--- Dataset Enclosed Below ---

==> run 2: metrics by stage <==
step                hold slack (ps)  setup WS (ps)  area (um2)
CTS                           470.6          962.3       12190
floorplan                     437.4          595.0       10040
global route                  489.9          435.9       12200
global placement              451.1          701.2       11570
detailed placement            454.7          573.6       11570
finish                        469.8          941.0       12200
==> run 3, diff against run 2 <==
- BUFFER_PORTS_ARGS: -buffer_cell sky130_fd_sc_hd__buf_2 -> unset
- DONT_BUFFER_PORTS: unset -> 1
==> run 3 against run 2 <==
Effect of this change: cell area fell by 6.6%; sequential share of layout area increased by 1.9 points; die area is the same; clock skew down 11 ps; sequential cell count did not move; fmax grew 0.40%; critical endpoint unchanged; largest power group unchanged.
<file path="config.mk">
export PLATFORM = sky130hd
export DESIGN_NAME = compact_timer
export DESIGN_NICKNAME = d
export VERILOG_FILES = /design/src/logic/timer_pkg.sv /design/src/logic/compact_timer.sv /design/src/logic/timer_clock_source.sv /design/src/logic/timer_output_stage.sv
export SDC_FILE = /design/constraint.sdc
export NUM_CORES = 1
export LEC_CHECK = 0
export BUFFER_PORTS_ARGS = -buffer_cell sky130_fd_sc_hd__buf_2
export CAP_MARGIN = 10
export CORE_MARGIN = 2
export CORE_UTILIZATION = 51
export CTS_CLUSTER_DIAMETER = 40
export DETAILED_ROUTE_END_ITERATION = 8
export GPL_ROUTABILITY_DRIVEN = 0
export PLACE_DENSITY_LB_ADDON = 0.25
export REMOVE_ABC_BUFFERS = 1
export SLEW_MARGIN = 20
export SYNTH_ARGS = -nofsm -noshare
export SYNTH_HDL_FRONTEND = slang
export SYNTH_SLANG_ARGS = --single-unit
</file>
<file path="constraint.sdc">
create_clock -name REF_CLK_I -period 2.25 [get_ports REF_CLK_I]
set_input_delay 0 -clock REF_CLK_I [delete_from_list [all_inputs] [get_ports REF_CLK_I]]
set_output_delay 0 -clock REF_CLK_I [all_outputs]
set_load 0.01 [all_outputs]
</file>
<file path="src/logic/timer_pkg.sv">
package timer_pkg;

  // widths
  localparam int unsigned CNT_W  = 10;
  localparam int unsigned ADDR_W = 8;

  // register byte addresses on the bus
  localparam logic [ADDR_W-1:0] OFF_CTRL_A = 8'h00;
  localparam logic [ADDR_W-1:0] OFF_CTRL_B = 8'h04;
  localparam logic [ADDR_W-1:0] OFF_CNT_LO = 8'h08;
  localparam logic [ADDR_W-1:0] OFF_CNT_HI = 8'h0C;
  localparam logic [ADDR_W-1:0] OFF_CMP_LO = 8'h10;
  localparam logic [ADDR_W-1:0] OFF_CMP_HI = 8'h14;

  // timer_control_a fields
  localparam int unsigned CA_PAUSE_BIT = 7;
  localparam int unsigned CA_CKS_LSB   = 4;
  localparam int unsigned CA_ON_BIT    = 3;
  localparam int unsigned CA_PER_LSB   = 0;

  // timer_control_b fields
  localparam int unsigned CB_MODE_LSB  = 6;
  localparam int unsigned CB_IO_LSB    = 4;
  localparam int unsigned CB_OC_BIT    = 3;
  localparam int unsigned CB_POL_BIT   = 2;
  localparam int unsigned CB_DPX_BIT   = 1;
  localparam int unsigned CB_CCLR_BIT  = 0;

  // reset values and counter maximum
  localparam logic [7:0]       CTRL_A_RST = 8'h00;
  localparam logic [7:0]       CTRL_B_RST = 8'h00;
  localparam logic [CNT_W-1:0] CMPA_RST   = 10'h000;
  localparam logic [CNT_W-1:0] CNT_MAX    = 10'h3FF;

  // mode_select codes
  localparam logic [1:0] MODE_CMP = 2'h0;
  localparam logic [1:0] MODE_PWM = 2'h2;
  localparam logic [1:0] MODE_TMR = 2'h3;

  // output action codes
  localparam logic [1:0] IO_NONE = 2'h0;
  localparam logic [1:0] IO_LOW  = 2'h1;
  localparam logic [1:0] IO_HIGH = 2'h2;
  localparam logic [1:0] IO_TOG  = 2'h3;

  // clock_select codes
  localparam logic [2:0] CKS_SYS4     = 3'h0;
  localparam logic [2:0] CKS_SYS      = 3'h1;
  localparam logic [2:0] CKS_HI16     = 3'h2;
  localparam logic [2:0] CKS_HI64     = 3'h3;
  localparam logic [2:0] CKS_SUB_A    = 3'h4;
  localparam logic [2:0] CKS_SUB_B    = 3'h5;
  localparam logic [2:0] CKS_EXT_RISE = 3'h6;
  localparam logic [2:0] CKS_EXT_FALL = 3'h7;

  // prescaler terminal counts
  localparam logic [5:0] DIV4_LAST  = 6'h03;
  localparam logic [5:0] DIV16_LAST = 6'h0F;
  localparam logic [5:0] DIV64_LAST = 6'h3F;

  function automatic logic addr_known(input logic [ADDR_W-1:0] a);
    return (a == OFF_CTRL_A) || (a == OFF_CTRL_B) || (a == OFF_CNT_LO) ||
           (a == OFF_CNT_HI) || (a == OFF_CMP_LO) || (a == OFF_CMP_HI);
  endfunction

endpackage

</file>
<file path="src/logic/compact_timer.sv">
// The APB slave port and the placing of the registers are this design's own decisions.
`timescale 1ns/1ps
// Notes on behaviour
// - ten-bit counter advances on selected clock ticks
// - clock select picks system, divided, sub or pin
// - comparator A matches all ten bits
// - comparator P matches top three bits, low seven bits zero
// - software only clears counter via on rising
// - overflow or selected match clears; only A and P matches raise events, overflow none
// - separate event outputs for A and P
// - pause holds count, resume from held value
// - off holds count; turning on clears it
// - turning on restores initial output level in compare mode
// - match A drives pin low, high or toggle in compare mode
// - complementary pin is always the inverse
// - low write buffered, high write commits both
// - high read latches low byte into buffer
// - counter read-only, compare A read-write
// - control A layout pause,clock,on,period; zero reset
// - period n gives n*128 ticks, zero 1024
// - clear source selects A or P/overflow outside PWM mode
// - mode: compare, PWM, timer; 01 undefined
// - initial level or PWM active polarity
module compact_timer
  import timer_pkg::*;
(
  // clock and reset
  input  wire logic              REF_CLK_I,
  input  wire logic              RST_N_I,
  // apb slave
  input  wire logic              PSEL_I,
  input  wire logic              PENABLE_I,
  input  wire logic              PWRITE_I,
  input  wire logic [ADDR_W-1:0] PADDR_I,
  input  wire logic [31:0]       PWDATA_I,
  input  wire logic [3:0]        PSTRB_I,
  output logic [31:0]            PRDATA_O,
  output logic                   PREADY_O,
  output logic                   PSLVERR_O,
  // clock sources
  input  wire logic              TIMER_EXT_CLOCK_PIN_I,
  input  wire logic              SUB_CLOCK_I,
  // pins
  output logic                   TIMER_OUT_PIN_O,
  output logic                   TIMER_OUT_PIN_INV_O,
  // events
  output logic                   MATCH_A_EVENT_O,
  output logic                   MATCH_P_EVENT_O
);

  // register state
  logic [7:0]       timer_control_a;
  logic [7:0]       timer_control_b;
  logic [CNT_W-1:0] compare_a_value;
  logic [7:0]       byte_buf;
  logic [7:0]       rd_data;
  logic [7:0]       snap_low;
  logic [7:0]       next_timer_control_a;
  logic [7:0]       next_timer_control_b;
  logic [CNT_W-1:0] next_compare_a_value;
  logic [7:0]       next_byte_buf;
  logic [7:0]       next_rd_data;
  logic [7:0]       next_snap_low;

  // counter state
  logic [CNT_W-1:0] count;
  logic [CNT_W-1:0] next_count;
  logic             on_prev;
  logic             next_on_prev;
  logic             match_a_q;
  logic             match_p_q;
  logic             next_match_a_q;
  logic             next_match_p_q;

  // decoded fields
  logic             count_pause;
  logic [2:0]       clock_select;
  logic             timer_on;
  logic [2:0]       period_compare_field;
  logic [1:0]       mode_select;
  logic [1:0]       out_action;
  logic             output_initial_level;
  logic             out_invert;
  logic             duty_swap;
  logic             clear_source_select;

  // bus and counter helpers
  logic             setup;
  logic             access;
  logic             known;
  logic             wr_en;
  logic             rd_acc;
  logic             run;
  logic             tick;
  logic             on_rise;
  logic [CNT_W:0]   inc;
  logic             match_a;
  logic             match_p;
  logic             ovf;
  logic             clr;

  assign count_pause          = timer_control_a[CA_PAUSE_BIT];
  assign clock_select         = timer_control_a[CA_CKS_LSB +: 3];
  assign timer_on             = timer_control_a[CA_ON_BIT];
  assign period_compare_field = timer_control_a[CA_PER_LSB +: 3];
  assign mode_select          = timer_control_b[CB_MODE_LSB +: 2];
  assign out_action           = timer_control_b[CB_IO_LSB +: 2];
  assign output_initial_level = timer_control_b[CB_OC_BIT];
  assign out_invert           = timer_control_b[CB_POL_BIT];
  assign duty_swap            = timer_control_b[CB_DPX_BIT];
  assign clear_source_select  = timer_control_b[CB_CCLR_BIT];

  // zero-wait slave: read data is captured during setup
  assign setup     = PSEL_I & ~PENABLE_I;
  assign access    = PSEL_I & PENABLE_I;
  assign known     = addr_known(PADDR_I);
  assign wr_en     = access & PWRITE_I & PSTRB_I[0] & known;
  assign rd_acc    = access & ~PWRITE_I;
  assign PREADY_O  = 1'b1;
  assign PSLVERR_O = access & ~known;
  assign PRDATA_O  = {24'h000000, rd_data};

  always_comb begin
    next_timer_control_a = timer_control_a;
    next_timer_control_b = timer_control_b;
    next_compare_a_value = compare_a_value;
    next_byte_buf        = byte_buf;
    next_rd_data         = rd_data;
    next_snap_low        = snap_low;
    if (setup && !PWRITE_I) begin
      unique case (PADDR_I)
        OFF_CTRL_A: next_rd_data = timer_control_a;
        OFF_CTRL_B: next_rd_data = timer_control_b;
        OFF_CNT_LO: next_rd_data = byte_buf;
        OFF_CNT_HI: begin
          next_rd_data  = {6'h00, count[9:8]};
          next_snap_low = count[7:0];
        end
        OFF_CMP_LO: next_rd_data = byte_buf;
        OFF_CMP_HI: begin
          next_rd_data  = {6'h00, compare_a_value[9:8]};
          next_snap_low = compare_a_value[7:0];
        end
        default:    next_rd_data = 8'h00;
      endcase
    end
    // the low byte is taken at setup with the high byte, buffered at the access edge
    if (rd_acc && (PADDR_I == OFF_CNT_HI || PADDR_I == OFF_CMP_HI)) begin
      next_byte_buf = snap_low;
    end
    if (wr_en) begin
      unique case (PADDR_I)
        OFF_CTRL_A: next_timer_control_a = PWDATA_I[7:0];
        OFF_CTRL_B: next_timer_control_b = PWDATA_I[7:0];
        OFF_CMP_LO: next_byte_buf = PWDATA_I[7:0];
        OFF_CMP_HI: next_compare_a_value = {PWDATA_I[1:0], byte_buf};
        // counter bytes take no writes at all
        default:    next_byte_buf = byte_buf;
      endcase
    end
  end

  always_ff @(posedge REF_CLK_I or negedge RST_N_I) begin
    if (!RST_N_I) begin
      timer_control_a <= CTRL_A_RST;
      timer_control_b <= CTRL_B_RST;
      compare_a_value <= CMPA_RST;
      byte_buf        <= 8'h00;
      rd_data         <= 8'h00;
      snap_low        <= 8'h00;
    end else begin
      timer_control_a <= next_timer_control_a;
      timer_control_b <= next_timer_control_b;
      compare_a_value <= next_compare_a_value;
      byte_buf        <= next_byte_buf;
      rd_data         <= next_rd_data;
      snap_low        <= next_snap_low;
    end
  end

  // counting stops while off or paused; the prescaler sleeps too
  assign run     = timer_on & ~count_pause;
  assign on_rise = timer_on & ~on_prev;

  timer_clock_source u_clock_source (
    .clk_i     (REF_CLK_I),
    .rst_n_i   (RST_N_I),
    .en_i      (run),
    .sel_i     (clock_select),
    .ext_pin_i (TIMER_EXT_CLOCK_PIN_I),
    .sub_pin_i (SUB_CLOCK_I),
    .tick_o    (tick)
  );

  // matching on the next value makes the period exactly n*128 ticks
  assign inc     = {1'b0, count} + 11'h001;
  assign match_a = tick & (inc[CNT_W-1:0] == compare_a_value);
  assign match_p = tick & (inc[9:7] == period_compare_field) &
                   (inc[6:0] == 7'h00);
  assign ovf     = tick & (count == CNT_MAX);

  always_comb begin
    if (mode_select == MODE_PWM) begin
      clr = duty_swap ? match_a : match_p;
    end else if (clear_source_select) begin
      clr = match_a;
    end else begin
      clr = match_p | ovf;
    end
  end

  always_comb begin
    next_on_prev   = timer_on;
    next_match_a_q = match_a;
    next_match_p_q = match_p;
    next_count     = count;
    if (on_rise) begin
      next_count = '0;
    end else if (tick) begin
      next_count = clr ? '0 : inc[CNT_W-1:0];
    end
  end

  always_ff @(posedge REF_CLK_I or negedge RST_N_I) begin
    if (!RST_N_I) begin
      count     <= '0;
      on_prev   <= 1'b0;
      match_a_q <= 1'b0;
      match_p_q <= 1'b0;
    end else begin
      count     <= next_count;
      on_prev   <= next_on_prev;
      match_a_q <= next_match_a_q;
      match_p_q <= next_match_p_q;
    end
  end

  assign MATCH_A_EVENT_O = match_a_q;
  assign MATCH_P_EVENT_O = match_p_q;

  timer_output_stage u_output_stage (
    .clk_i        (REF_CLK_I),
    .rst_n_i      (RST_N_I),
    .mode_i       (mode_select),
    .action_i     (out_action),
    .init_level_i (output_initial_level),
    .invert_i     (out_invert),
    .dpx_i        (duty_swap),
    .on_rise_i    (on_rise),
    .match_a_i    (match_a),
    .count_i      (count),
    .cmp_a_i      (compare_a_value),
    .cmp_p_i      (period_compare_field),
    .pin_o        (TIMER_OUT_PIN_O),
    .pin_inv_o    (TIMER_OUT_PIN_INV_O)
  );
endmodule

</file>
<file path="src/logic/timer_clock_source.sv">
`timescale 1ns/1ps
module timer_clock_source
  import timer_pkg::*;
(
  // clock and reset
  input  wire logic       clk_i,
  input  wire logic       rst_n_i,
  // control
  input  wire logic       en_i,
  input  wire logic [2:0] sel_i,
  // sources
  input  wire logic       ext_pin_i,
  input  wire logic       sub_pin_i,
  // counter advance enable
  output logic            tick_o
);

  logic [5:0] div_cnt;
  logic [5:0] next_div_cnt;
  logic       ext_s1;
  logic       ext_s2;
  logic       ext_s3;
  logic       sub_d;
  logic       ext_rise;
  logic       ext_fall;

  // the pin passes two flops before any edge logic sees it
  assign ext_rise = ext_s2 & ~ext_s3;
  assign ext_fall = ~ext_s2 & ext_s3;

  always_comb begin
    // prescaler sleeps while the timer is stopped to save power
    next_div_cnt = en_i ? div_cnt + 6'h01 : 6'h00;
  end

  always_comb begin
    tick_o = 1'b0;
    if (en_i) begin
      unique case (sel_i)
        CKS_SYS4:     tick_o = (div_cnt[1:0] == DIV4_LAST[1:0]);
        CKS_SYS:      tick_o = 1'b1;
        CKS_HI16:     tick_o = (div_cnt[3:0] == DIV16_LAST[3:0]);
        CKS_HI64:     tick_o = (div_cnt == DIV64_LAST);
        CKS_SUB_A,
        CKS_SUB_B:    tick_o = sub_pin_i & ~sub_d;
        CKS_EXT_RISE: tick_o = ext_rise;
        CKS_EXT_FALL: tick_o = ext_fall;
      endcase
    end
  end

  always_ff @(posedge clk_i or negedge rst_n_i) begin
    if (!rst_n_i) begin
      div_cnt <= 6'h00;
      ext_s1  <= 1'b0;
      ext_s2  <= 1'b0;
      ext_s3  <= 1'b0;
      sub_d   <= 1'b0;
    end else begin
      div_cnt <= next_div_cnt;
      ext_s1  <= ext_pin_i;
      ext_s2  <= ext_s1;
      ext_s3  <= ext_s2;
      sub_d   <= sub_pin_i;
    end
  end
endmodule

</file>
<file path="src/logic/timer_output_stage.sv">
`timescale 1ns/1ps
module timer_output_stage
  import timer_pkg::*;
(
  // clock and reset
  input  wire logic             clk_i,
  input  wire logic             rst_n_i,
  // configuration
  input  wire logic [1:0]       mode_i,
  input  wire logic [1:0]       action_i,
  input  wire logic             init_level_i,
  input  wire logic             invert_i,
  input  wire logic             dpx_i,
  // timer state
  input  wire logic             on_rise_i,
  input  wire logic             match_a_i,
  input  wire logic [CNT_W-1:0] count_i,
  input  wire logic [CNT_W-1:0] cmp_a_i,
  input  wire logic [2:0]       cmp_p_i,
  // pins
  output logic                  pin_o,
  output logic                  pin_inv_o
);

  logic cm_level;
  logic next_cm_level;
  logic pin;
  logic next_pin;
  logic duty_on;
  logic pwm_level;

  always_comb begin
    next_cm_level = cm_level;
    if (on_rise_i) begin
      next_cm_level = init_level_i;
    end else if (match_a_i && mode_i == MODE_CMP) begin
      unique case (action_i)
        IO_NONE: next_cm_level = cm_level;
        IO_LOW:  next_cm_level = 1'b0;
        IO_HIGH: next_cm_level = 1'b1;
        IO_TOG:  next_cm_level = ~cm_level;
      endcase
    end
  end

  always_comb begin
    // edge aligned: active from counter clear until the duty value
    duty_on = dpx_i ? (count_i[CNT_W-1:CNT_W-3] < cmp_p_i)
                    : (count_i < cmp_a_i);
    unique case (action_i)
      2'h0:    pwm_level = ~init_level_i;
      2'h1:    pwm_level = init_level_i;
      2'h2:    pwm_level = duty_on ? init_level_i : ~init_level_i;
      default: pwm_level = ~init_level_i;
    endcase
    unique case (mode_i)
      MODE_CMP: next_pin = cm_level ^ invert_i;
      MODE_PWM: next_pin = (on_rise_i ? ~init_level_i : pwm_level) ^ invert_i;
      // timer mode and the undefined code leave the pin parked low
      default:  next_pin = 1'b0;
    endcase
  end

  always_ff @(posedge clk_i or negedge rst_n_i) begin
    if (!rst_n_i) begin
      cm_level <= 1'b0;
      pin      <= 1'b0;
    end else begin
      cm_level <= next_cm_level;
      pin      <= next_pin;
    end
  end

  assign pin_o     = pin;
  assign pin_inv_o = ~pin;
endmodule

</file>
==> impl_results.md <==
* Simple-gate share of the synthesized area at 16.8%
* Largest net degree at the start of global routing at 48
* Max Clk Rate at 421 MHz
* CTS sink count at 75
* ANT cells at 0
* Syn_area_per_cell at 9.37 um^2
* Number of I/O port buffers at 36
* Slowest-stage cell, CP: mux4_2
* Global-route wire length before repair at 19800 um
* Max Slew Vio Count at 0
* Initial antenna violation count at 0
* # Max-Cap Violations at 0
* PwrDens at 493 nW/um^2
* Tcrit/Tclk final at 106%
* Mapped Area at around 4700 um^2
* Total Routing Usage GR at 25.5%
* Clock latency on the worst-skew pair at about 0.37 ns
* Hold Path Class: in -> reg
* Full die area at 10100 um^2
* DR pass1 iterations at 5
* Failing checks: negative setup slack
* Core Area at 9110 um^2
* Crit path cell chain: ha_2 > nand3_2 > a21o_1 > mux4_2 > o31ai_1 > a21oi_2 > buf_6 > o211ai_1 > a22oi_1
* Std-Cell Rows at 35
* Lkg Pwr at 2.68 nW
* Proportion of layout cells with a drive suffix above 1 at ~29%
* Worst-path clk slew at 0.10 ns
* CTS max path bufs at 2
* Status: complete, but fails checks
* Max-Slew Margin vs Limit at 58.7%
* Seq pwr share at 49.9%
* CTS Root Buffer Type: clkbuf_8
* Vias per inst at 5.66
* Synth Flop Type: dfrtp_1
* P_sw at 0.862 mW
* Count of final setup violators at 12
* Final setup margin at -0.128 ns
* Drc violations at 0
* CP arrival at 2.63 ns
* Die X at 100 um
* DR iter-0 viols at 225
* Library cells used by synthesis at 57
* GRT overflow at 0
* Setup TNS at -1.11 ns
* Clock share of power at 35.2%
* Final Instance Count excl. Fillers at 728
* P_int at 2.00 mW
* Multiplexer area fraction after synthesis at 8.61%
* Area growth syn-to-layout at 22.7%
* Fillers at between 700 and 800
* Max rail drop VDD at ~0.00028 V
* Avg WL per Cell at 16.9 um
* WS Path Type: reg -> reg
* Xor/xnor cell area share of the yosys netlist at 4.86%
* Placed Cells incl. Taps at about 700
* Fraction of power spent switching nets at 30.1%
* Synthesis warning total at 0
* Area leader, netlist: dfrtp_1
* Hpwl dp at approximately 9000 um
* Vias at 4124
* CP max FO at 13
* Synth Area in Adders at 5.02%
* Largest family of logic cells by synthesized area: simple AND/OR/NAND/NOR gates
* Hold Vio Cnt, Final at 0
* Cts bufs inserted at 9
* Detailed Route WL at 12300 um
* Final Skew at 0.0182 ns
* Compound-Gate Fraction of Synth Area at 15.9%
* Nets at 682
* Depth of the CTS H-tree at 3
* Synth top area share at 39.6%
* Worst Path Required at 2.51 ns
* Worst Setup End Kind: flop
* Worst setup SP type: flop
* Antenna-violating nets left at 0
* Post-synth EDFFs at 0
* IO Pins at around 90
* Syn Inst Count at 506
* Synthesis-stage register bit count at 75
* Ranking of synthesized cells by area: dfrtp_1, ha_1, mux2_2
* Sequential share of the synthesized area at 39.6%
* Chip Height at 100 um
* Vias in the first global route at between 3000 and 4000
* RSZ-0062 raised after global routing: yes
* Comb pwr share at 14.8%
* Final min period at 2.38 ns
* CTS tree: done
* CP max stage delay at between 0.5 and 0.6 ns
* Starting density of the core at 52.0%
* Async SR Flop Fraction at 100%
* Worst Tran Pin Value at 0.619 ns
[layout make-up]
| type | count | area (um^2) | share of cell area [%] |
|---|---|---|---|
| Clock buffer | 9 | 124 | 2.13 |
| Clock inverter | 7 | 57.6 | 0.990 |
| Inverter | 38 | 143 | 2.45 |
| Multi-Input combinational cell | 369 | 2620 | 45.1 |
| Sequential cell | 75 | 1880 | 32.3 |
| Tap cell | 111 | 139 | 2.39 |
| Timing Repair Buffer | 119 | 855 | 14.7 |
[final timing paths]
path / startpoint / cells past startpoint / slack, ns / endpoint
max reg2reg: u_clock_source.div_cnt[1]$_DFF_PN0_ / 9 / -0.13 / count[2]$_DFFE_PN0P_
min in group asynchronous: RST_N_I / 2 / 0.19 / count[4]$_DFFE_PN0P_
max in group asynchronous: RST_N_I / 3 / 1.46 / byte_buf[3]$_DFFE_PN0P_
max: u_clock_source.div_cnt[1]$_DFF_PN0_ / 9 / -0.13 / count[2]$_DFFE_PN0P_
min: PENABLE_I / 4 / 0.13 / rd_data[7]$_DFFE_PN0P_
min reg2reg: u_clock_source.ext_s1$_DFF_PN0_ / 0 / 0.39 / u_clock_source.ext_s2$_DFF_PN0_
[cells in the final DEF (no fill, tap or decap), types with 4 or more instances in the layout]
cell	n
nor2_1	39
mux2i_1	16
and2_1	5
buf_2	36
nand2b_1	5
a22oi_1	10
a22o_1	4
xnor3_1	4
nand4_1	9
a32oi_1	4
xnor2_1	10
conb_1	25
nor3_1	6
clkbuf_8	9
a21oi_1	21
nand2_1	49
o21ai_0	32
o22ai_1	8
dlygate4sd3_1	11
nor2b_1	5
dfrtp_1	74
buf_4	68
ha_1	17
inv_1	36
xor2_1	5
mux2_2	20
o211ai_1	10
nand3_1	6
[worst max-delay path: cells and delay by family, from the launching register on]
family / cells / cell delay (ns)
AO/OA/AOI/OAI: 5 / 0.93
adder cells (fa/ha/maj): 1 / 0.19
buffers and inverters: 1 / 0.16
flip-flops: 1 / 0.37
multiplexers: 1 / 0.56
AND/OR/NAND/NOR: 1 / 0.07
[power groups by stage]
stage	combinational, mW	clock (mW)	sequential [mW]
floorplan	0.176	0	1.46
global placement	0.376	0	1.45
detailed placement	0.384	0	1.45
CTS	0.413	1.02	1.43
global route	0.470	1.09	1.44
finish	0.425	1.01	1.43
[registers in the layout, summed over array words and instances (netlist names)]
name and flops:
compare_a_value 10, count 10, byte_buf 8, rd_data 8
snap_low 8, timer_control_a 8, timer_control_b 8, u_clock_source.div_cnt 6
MATCH_A_EVENT_O 1, MATCH_P_EVENT_O 1, on_prev 1, u_clock_source.ext_s1 1
u_clock_source.ext_s2 1, u_clock_source.ext_s3 1, u_clock_source.sub_d 1, u_output_stage.cm_level 1
u_output_stage.pin_o 1
[timing repair]
action,4_1_cts,5_1_grt
hold buffers,11,0
buffers inserted,4,0
pin swaps,10,4
gates resized for setup,14,8
gates cloned,1,0
endpoints found under the setup margin,12,12
hold endpoints to repair,68,0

--- End of Enclosed Dataset ---

Work instructions
The line above containing "duty_on = dpx_i", the line containing "ANT cells at 0", and every line between them are to be transcribed exactly; no other line is wanted.

Answer box
    duty_on = dpx_i ? (count_i[CNT_W-1:CNT_W-3] < cmp_p_i)
                    : (count_i < cmp_a_i);
    unique case (action_i)
      2'h0:    pwm_level = ~init_level_i;
      2'h1:    pwm_level = init_level_i;
      2'h2:    pwm_level = duty_on ? init_level_i : ~init_level_i;
      default: pwm_level = ~init_level_i;
    endcase
    unique case (mode_i)
      MODE_CMP: next_pin = cm_level ^ invert_i;
      MODE_PWM: next_pin = (on_rise_i ? ~init_level_i : pwm_level) ^ invert_i;
      // timer mode and the undefined code leave the pin parked low
      default:  next_pin = 1'b0;
    endcase
  end

  always_ff @(posedge clk_i or negedge rst_n_i) begin
    if (!rst_n_i) begin
      cm_level <= 1'b0;
      pin      <= 1'b0;
    end else begin
      cm_level <= next_cm_level;
      pin      <= next_pin;
    end
  end

  assign pin_o     = pin;
  assign pin_inv_o = ~pin;
endmodule

</file>
==> impl_results.md <==
* Simple-gate share of the synthesized area at 16.8%
* Largest net degree at the start of global routing at 48
* Max Clk Rate at 421 MHz
* CTS sink count at 75
* ANT cells at 0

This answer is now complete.